_THE TASK:_ From the entries below, reproduce exactly the line containing "[run 3: final cells by class]", the line containing "met5 | - | 372 |", and every line in between, with nothing added.

-- MATERIAL SHOWN follows --

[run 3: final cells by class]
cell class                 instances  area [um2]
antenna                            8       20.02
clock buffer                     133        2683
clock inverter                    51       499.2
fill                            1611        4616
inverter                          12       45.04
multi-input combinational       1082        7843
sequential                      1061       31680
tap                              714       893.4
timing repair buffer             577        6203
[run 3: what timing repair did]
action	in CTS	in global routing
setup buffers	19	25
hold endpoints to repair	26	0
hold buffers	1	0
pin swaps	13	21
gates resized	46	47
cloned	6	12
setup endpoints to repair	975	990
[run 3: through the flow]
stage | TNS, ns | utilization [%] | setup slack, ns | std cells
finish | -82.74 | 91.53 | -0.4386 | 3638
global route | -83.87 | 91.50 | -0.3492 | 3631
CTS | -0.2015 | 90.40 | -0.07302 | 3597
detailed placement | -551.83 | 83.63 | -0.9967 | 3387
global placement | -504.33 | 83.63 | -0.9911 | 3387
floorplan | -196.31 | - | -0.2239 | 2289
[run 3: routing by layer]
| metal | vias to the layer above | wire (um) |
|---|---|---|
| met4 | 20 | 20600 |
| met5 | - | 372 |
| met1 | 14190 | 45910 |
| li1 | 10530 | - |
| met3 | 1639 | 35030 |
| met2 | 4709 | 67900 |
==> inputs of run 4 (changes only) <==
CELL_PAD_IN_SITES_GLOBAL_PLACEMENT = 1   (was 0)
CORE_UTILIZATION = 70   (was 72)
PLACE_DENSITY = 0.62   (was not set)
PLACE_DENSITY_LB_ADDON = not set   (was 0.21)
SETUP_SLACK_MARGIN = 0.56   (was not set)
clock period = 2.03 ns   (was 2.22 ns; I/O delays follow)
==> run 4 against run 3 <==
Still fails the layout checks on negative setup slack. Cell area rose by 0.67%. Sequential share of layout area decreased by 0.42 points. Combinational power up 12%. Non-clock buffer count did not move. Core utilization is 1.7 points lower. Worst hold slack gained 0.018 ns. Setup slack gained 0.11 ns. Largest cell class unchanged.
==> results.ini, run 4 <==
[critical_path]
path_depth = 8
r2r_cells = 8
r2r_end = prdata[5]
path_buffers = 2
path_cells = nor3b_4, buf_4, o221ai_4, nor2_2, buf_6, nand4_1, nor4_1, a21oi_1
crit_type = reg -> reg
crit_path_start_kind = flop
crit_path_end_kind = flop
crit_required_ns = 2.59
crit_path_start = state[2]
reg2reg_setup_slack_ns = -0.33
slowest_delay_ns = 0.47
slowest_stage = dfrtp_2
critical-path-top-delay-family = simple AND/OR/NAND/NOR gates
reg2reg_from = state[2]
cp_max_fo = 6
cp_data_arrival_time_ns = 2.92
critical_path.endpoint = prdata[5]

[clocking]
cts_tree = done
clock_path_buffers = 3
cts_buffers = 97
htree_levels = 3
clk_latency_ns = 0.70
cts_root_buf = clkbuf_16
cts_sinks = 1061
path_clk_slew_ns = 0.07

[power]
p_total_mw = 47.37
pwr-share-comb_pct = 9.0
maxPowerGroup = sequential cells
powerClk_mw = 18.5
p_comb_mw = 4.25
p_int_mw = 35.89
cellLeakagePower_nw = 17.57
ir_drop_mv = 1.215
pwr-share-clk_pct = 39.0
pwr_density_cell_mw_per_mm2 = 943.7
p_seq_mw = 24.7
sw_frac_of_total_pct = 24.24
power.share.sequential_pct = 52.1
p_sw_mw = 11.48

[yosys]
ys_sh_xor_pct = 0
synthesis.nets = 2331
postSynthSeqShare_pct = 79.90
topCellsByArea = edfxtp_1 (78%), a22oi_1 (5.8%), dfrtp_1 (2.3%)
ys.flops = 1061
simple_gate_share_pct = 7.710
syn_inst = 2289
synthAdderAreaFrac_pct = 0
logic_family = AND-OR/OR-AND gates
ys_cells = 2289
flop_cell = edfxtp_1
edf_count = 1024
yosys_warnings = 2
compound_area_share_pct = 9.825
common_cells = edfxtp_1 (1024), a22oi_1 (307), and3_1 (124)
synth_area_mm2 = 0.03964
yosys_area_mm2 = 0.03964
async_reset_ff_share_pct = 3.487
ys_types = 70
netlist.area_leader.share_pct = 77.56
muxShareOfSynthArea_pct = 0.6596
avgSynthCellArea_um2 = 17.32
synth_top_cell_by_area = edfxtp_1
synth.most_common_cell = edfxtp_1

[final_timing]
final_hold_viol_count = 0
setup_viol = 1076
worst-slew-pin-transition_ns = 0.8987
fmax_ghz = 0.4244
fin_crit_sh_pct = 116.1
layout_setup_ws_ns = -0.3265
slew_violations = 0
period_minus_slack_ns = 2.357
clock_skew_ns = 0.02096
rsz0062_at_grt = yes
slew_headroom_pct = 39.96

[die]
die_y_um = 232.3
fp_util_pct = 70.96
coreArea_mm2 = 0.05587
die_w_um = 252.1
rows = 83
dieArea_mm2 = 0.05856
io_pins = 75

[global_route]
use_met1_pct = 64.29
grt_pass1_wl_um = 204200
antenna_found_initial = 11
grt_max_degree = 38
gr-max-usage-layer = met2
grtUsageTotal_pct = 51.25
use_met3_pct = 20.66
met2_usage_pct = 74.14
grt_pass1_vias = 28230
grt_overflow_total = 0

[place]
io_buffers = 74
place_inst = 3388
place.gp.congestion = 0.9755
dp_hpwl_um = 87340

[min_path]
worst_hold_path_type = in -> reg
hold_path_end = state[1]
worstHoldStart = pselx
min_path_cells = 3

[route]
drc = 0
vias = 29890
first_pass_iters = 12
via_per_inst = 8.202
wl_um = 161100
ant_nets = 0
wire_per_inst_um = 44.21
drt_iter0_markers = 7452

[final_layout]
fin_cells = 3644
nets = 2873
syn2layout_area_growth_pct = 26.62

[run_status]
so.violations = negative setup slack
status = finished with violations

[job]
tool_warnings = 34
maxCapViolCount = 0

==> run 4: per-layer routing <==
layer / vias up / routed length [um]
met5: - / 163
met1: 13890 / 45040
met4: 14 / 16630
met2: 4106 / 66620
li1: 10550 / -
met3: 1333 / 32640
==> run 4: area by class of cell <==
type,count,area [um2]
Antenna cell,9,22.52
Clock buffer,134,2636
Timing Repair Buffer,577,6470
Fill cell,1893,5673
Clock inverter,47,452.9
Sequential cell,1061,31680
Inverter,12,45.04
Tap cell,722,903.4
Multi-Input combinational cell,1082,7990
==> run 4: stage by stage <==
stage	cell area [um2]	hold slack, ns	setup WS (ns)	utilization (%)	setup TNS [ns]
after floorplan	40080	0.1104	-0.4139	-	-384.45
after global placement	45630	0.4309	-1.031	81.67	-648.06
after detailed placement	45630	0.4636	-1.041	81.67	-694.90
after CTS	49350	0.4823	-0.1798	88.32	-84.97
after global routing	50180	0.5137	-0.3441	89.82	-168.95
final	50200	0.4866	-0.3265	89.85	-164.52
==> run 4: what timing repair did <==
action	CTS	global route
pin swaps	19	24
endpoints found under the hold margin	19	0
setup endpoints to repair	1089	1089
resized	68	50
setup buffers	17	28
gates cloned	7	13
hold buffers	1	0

-- MATERIAL SHOWN concluded --
-- MATERIAL SHOWN follows --

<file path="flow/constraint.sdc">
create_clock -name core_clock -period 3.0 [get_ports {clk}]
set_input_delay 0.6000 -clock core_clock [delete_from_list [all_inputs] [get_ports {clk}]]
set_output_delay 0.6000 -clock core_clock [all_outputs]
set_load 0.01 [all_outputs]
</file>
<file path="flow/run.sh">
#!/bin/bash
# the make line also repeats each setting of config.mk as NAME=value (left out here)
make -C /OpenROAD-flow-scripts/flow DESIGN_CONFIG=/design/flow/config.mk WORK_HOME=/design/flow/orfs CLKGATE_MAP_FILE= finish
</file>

-- MATERIAL SHOWN concluded --

_REPLY:_
[run 3: final cells by class]
cell class                 instances  area [um2]
antenna                            8       20.02
clock buffer                     133        2683
clock inverter                    51       499.2
fill                            1611        4616
inverter                          12       45.04
multi-input combinational       1082        7843
sequential                      1061       31680
tap                              714       893.4
timing repair buffer             577        6203
[run 3: what timing repair did]
action	in CTS	in global routing
setup buffers	19	25
hold endpoints to repair	26	0
hold buffers	1	0
pin swaps	13	21
gates resized	46	47
cloned	6	12
setup endpoints to repair	975	990
[run 3: through the flow]
stage | TNS, ns | utilization [%] | setup slack, ns | std cells
finish | -82.74 | 91.53 | -0.4386 | 3638
global route | -83.87 | 91.50 | -0.3492 | 3631
CTS | -0.2015 | 90.40 | -0.07302 | 3597
detailed placement | -551.83 | 83.63 | -0.9967 | 3387
global placement | -504.33 | 83.63 | -0.9911 | 3387
floorplan | -196.31 | - | -0.2239 | 2289
[run 3: routing by layer]
| metal | vias to the layer above | wire (um) |
|---|---|---|
| met4 | 20 | 20600 |
| met5 | - | 372 |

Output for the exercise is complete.